What you need to do ->
When you return the entries, keep every word and mark exactly as it is.

*** Entries supplied Section Begins ***

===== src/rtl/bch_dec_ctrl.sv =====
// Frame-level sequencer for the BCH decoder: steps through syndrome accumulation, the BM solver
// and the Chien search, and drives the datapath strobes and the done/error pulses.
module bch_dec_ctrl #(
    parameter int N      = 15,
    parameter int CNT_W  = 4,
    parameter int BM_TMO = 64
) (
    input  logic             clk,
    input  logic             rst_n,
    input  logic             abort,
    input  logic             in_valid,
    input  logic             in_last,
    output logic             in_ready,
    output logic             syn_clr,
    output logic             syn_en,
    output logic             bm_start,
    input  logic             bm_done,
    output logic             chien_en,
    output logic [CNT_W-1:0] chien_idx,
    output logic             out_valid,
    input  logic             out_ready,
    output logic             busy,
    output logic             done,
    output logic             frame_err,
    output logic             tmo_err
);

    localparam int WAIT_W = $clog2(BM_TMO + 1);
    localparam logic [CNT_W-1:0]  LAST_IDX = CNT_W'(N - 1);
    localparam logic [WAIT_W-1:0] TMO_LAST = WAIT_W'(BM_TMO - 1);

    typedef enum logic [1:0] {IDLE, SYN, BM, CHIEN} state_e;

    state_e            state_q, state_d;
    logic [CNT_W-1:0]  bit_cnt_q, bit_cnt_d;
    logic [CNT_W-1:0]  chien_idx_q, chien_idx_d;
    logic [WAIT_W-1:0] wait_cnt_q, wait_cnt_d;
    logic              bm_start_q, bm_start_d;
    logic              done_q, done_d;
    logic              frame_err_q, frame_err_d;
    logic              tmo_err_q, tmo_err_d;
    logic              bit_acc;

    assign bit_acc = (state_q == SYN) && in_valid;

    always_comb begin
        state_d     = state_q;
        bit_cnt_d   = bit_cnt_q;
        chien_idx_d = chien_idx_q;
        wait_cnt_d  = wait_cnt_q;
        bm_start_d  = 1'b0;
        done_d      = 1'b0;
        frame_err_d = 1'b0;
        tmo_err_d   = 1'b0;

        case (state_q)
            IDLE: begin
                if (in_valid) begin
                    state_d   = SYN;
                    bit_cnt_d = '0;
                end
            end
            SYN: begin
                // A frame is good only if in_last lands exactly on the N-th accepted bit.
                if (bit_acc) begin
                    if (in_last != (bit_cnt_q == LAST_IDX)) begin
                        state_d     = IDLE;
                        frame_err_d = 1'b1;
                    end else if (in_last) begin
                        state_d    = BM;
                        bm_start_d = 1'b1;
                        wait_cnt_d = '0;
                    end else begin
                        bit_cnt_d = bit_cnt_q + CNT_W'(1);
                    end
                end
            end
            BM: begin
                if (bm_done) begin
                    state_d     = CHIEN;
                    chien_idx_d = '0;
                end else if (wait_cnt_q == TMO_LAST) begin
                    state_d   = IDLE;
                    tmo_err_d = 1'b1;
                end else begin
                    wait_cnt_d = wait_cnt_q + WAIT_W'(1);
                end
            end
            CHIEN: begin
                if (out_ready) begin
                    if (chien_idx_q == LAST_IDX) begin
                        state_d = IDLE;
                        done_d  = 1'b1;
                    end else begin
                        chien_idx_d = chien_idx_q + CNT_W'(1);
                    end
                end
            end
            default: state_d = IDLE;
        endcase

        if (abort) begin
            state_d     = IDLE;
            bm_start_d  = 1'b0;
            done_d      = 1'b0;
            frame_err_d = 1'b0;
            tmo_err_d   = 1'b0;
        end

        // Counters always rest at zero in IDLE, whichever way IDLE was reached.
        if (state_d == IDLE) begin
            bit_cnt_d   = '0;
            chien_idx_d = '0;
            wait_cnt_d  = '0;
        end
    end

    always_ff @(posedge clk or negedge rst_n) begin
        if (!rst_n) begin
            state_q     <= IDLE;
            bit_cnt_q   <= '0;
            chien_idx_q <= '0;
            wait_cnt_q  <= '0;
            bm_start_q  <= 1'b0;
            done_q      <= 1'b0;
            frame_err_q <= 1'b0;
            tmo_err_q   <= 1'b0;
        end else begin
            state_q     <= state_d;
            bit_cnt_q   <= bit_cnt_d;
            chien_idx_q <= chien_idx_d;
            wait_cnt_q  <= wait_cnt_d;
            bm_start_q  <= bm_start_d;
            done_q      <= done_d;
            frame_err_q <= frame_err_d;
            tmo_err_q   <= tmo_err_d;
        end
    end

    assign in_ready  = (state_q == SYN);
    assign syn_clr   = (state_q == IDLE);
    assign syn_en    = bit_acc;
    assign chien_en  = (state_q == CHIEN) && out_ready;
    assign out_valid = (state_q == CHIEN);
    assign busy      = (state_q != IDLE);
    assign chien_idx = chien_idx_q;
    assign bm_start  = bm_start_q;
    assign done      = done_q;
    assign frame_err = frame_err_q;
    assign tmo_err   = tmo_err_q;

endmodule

*** Entries supplied Section Ends ***

Answer to this task ->
===== src/rtl/bch_dec_ctrl.sv =====
// Frame-level sequencer for the BCH decoder: steps through syndrome accumulation, the BM solver
// and the Chien search, and drives the datapath strobes and the done/error pulses.
module bch_dec_ctrl #(
    parameter int N      = 15,
    parameter int CNT_W  = 4,
    parameter int BM_TMO = 64
) (
    input  logic             clk,
    input  logic             rst_n,
    input  logic             abort,
    input  logic             in_valid,
    input  logic             in_last,
    output logic             in_ready,
    output logic             syn_clr,
    output logic             syn_en,
    output logic             bm_start,
    input  logic             bm_done,
    output logic             chien_en,
    output logic [CNT_W-1:0] chien_idx,
    output logic             out_valid,
    input  logic             out_ready,
    output logic             busy,
    output logic             done,
    output logic             frame_err,
    output logic             tmo_err
);

    localparam int WAIT_W = $clog2(BM_TMO + 1);
    localparam logic [CNT_W-1:0]  LAST_IDX = CNT_W'(N - 1);
    localparam logic [WAIT_W-1:0] TMO_LAST = WAIT_W'(BM_TMO - 1);

    typedef enum logic [1:0] {IDLE, SYN, BM, CHIEN} state_e;

    state_e            state_q, state_d;
    logic [CNT_W-1:0]  bit_cnt_q, bit_cnt_d;
    logic [CNT_W-1:0]  chien_idx_q, chien_idx_d;
    logic [WAIT_W-1:0] wait_cnt_q, wait_cnt_d;
    logic              bm_start_q, bm_start_d;
    logic              done_q, done_d;
    logic              frame_err_q, frame_err_d;
    logic              tmo_err_q, tmo_err_d;
    logic              bit_acc;

    assign bit_acc = (state_q == SYN) && in_valid;

    always_comb begin
        state_d     = state_q;
        bit_cnt_d   = bit_cnt_q;
        chien_idx_d = chien_idx_q;
        wait_cnt_d  = wait_cnt_q;
        bm_start_d  = 1'b0;
        done_d      = 1'b0;
        frame_err_d = 1'b0;
        tmo_err_d   = 1'b0;

        case (state_q)
            IDLE: begin
                if (in_valid) begin
                    state_d   = SYN;
                    bit_cnt_d = '0;
                end
            end
            SYN: begin
                // A frame is good only if in_last lands exactly on the N-th accepted bit.
                if (bit_acc) begin
                    if (in_last != (bit_cnt_q == LAST_IDX)) begin
                        state_d     = IDLE;
                        frame_err_d = 1'b1;
                    end else if (in_last) begin
                        state_d    = BM;
                        bm_start_d = 1'b1;
                        wait_cnt_d = '0;
                    end else begin
                        bit_cnt_d = bit_cnt_q + CNT_W'(1);
                    end
                end
            end
            BM: begin
                if (bm_done) begin
                    state_d     = CHIEN;
                    chien_idx_d = '0;
                end else if (wait_cnt_q == TMO_LAST) begin
                    state_d   = IDLE;
                    tmo_err_d = 1'b1;
                end else begin
                    wait_cnt_d = wait_cnt_q + WAIT_W'(1);
                end
            end
            CHIEN: begin
                if (out_ready) begin
                    if (chien_idx_q == LAST_IDX) begin
                        state_d = IDLE;
                        done_d  = 1'b1;
                    end else begin
                        chien_idx_d = chien_idx_q + CNT_W'(1);
                    end
                end
            end
            default: state_d = IDLE;
        endcase

        if (abort) begin
            state_d     = IDLE;
            bm_start_d  = 1'b0;
            done_d      = 1'b0;
            frame_err_d = 1'b0;
            tmo_err_d   = 1'b0;
        end

        // Counters always rest at zero in IDLE, whichever way IDLE was reached.
        if (state_d == IDLE) begin
            bit_cnt_d   = '0;
            chien_idx_d = '0;
            wait_cnt_d  = '0;
        end
    end

    always_ff @(posedge clk or negedge rst_n) begin
        if (!rst_n) begin
            state_q     <= IDLE;
            bit_cnt_q   <= '0;
            chien_idx_q <= '0;
            wait_cnt_q  <= '0;
            bm_start_q  <= 1'b0;
            done_q      <= 1'b0;
            frame_err_q <= 1'b0;
            tmo_err_q   <= 1'b0;
        end else begin
            state_q     <= state_d;
            bit_cnt_q   <= bit_cnt_d;
            chien_idx_q <= chien_idx_d;
            wait_cnt_q  <= wait_cnt_d;
            bm_start_q  <= bm_start_d;
            done_q      <= done_d;
            frame_err_q <= frame_err_d;
            tmo_err_q   <= tmo_err_d;
        end
    end

    assign in_ready  = (state_q == SYN);
    assign syn_clr   = (state_q == IDLE);
    assign syn_en    = bit_acc;
    assign chien_en  = (state_q == CHIEN) && out_ready;
    assign out_valid = (state_q == CHIEN);
    assign busy      = (state_q != IDLE);
    assign chien_idx = chien_idx_q;
    assign bm_start  = bm_start_q;
    assign done      = done_q;
    assign frame_err = frame_err_q;
    assign tmo_err   = tmo_err_q;

endmodule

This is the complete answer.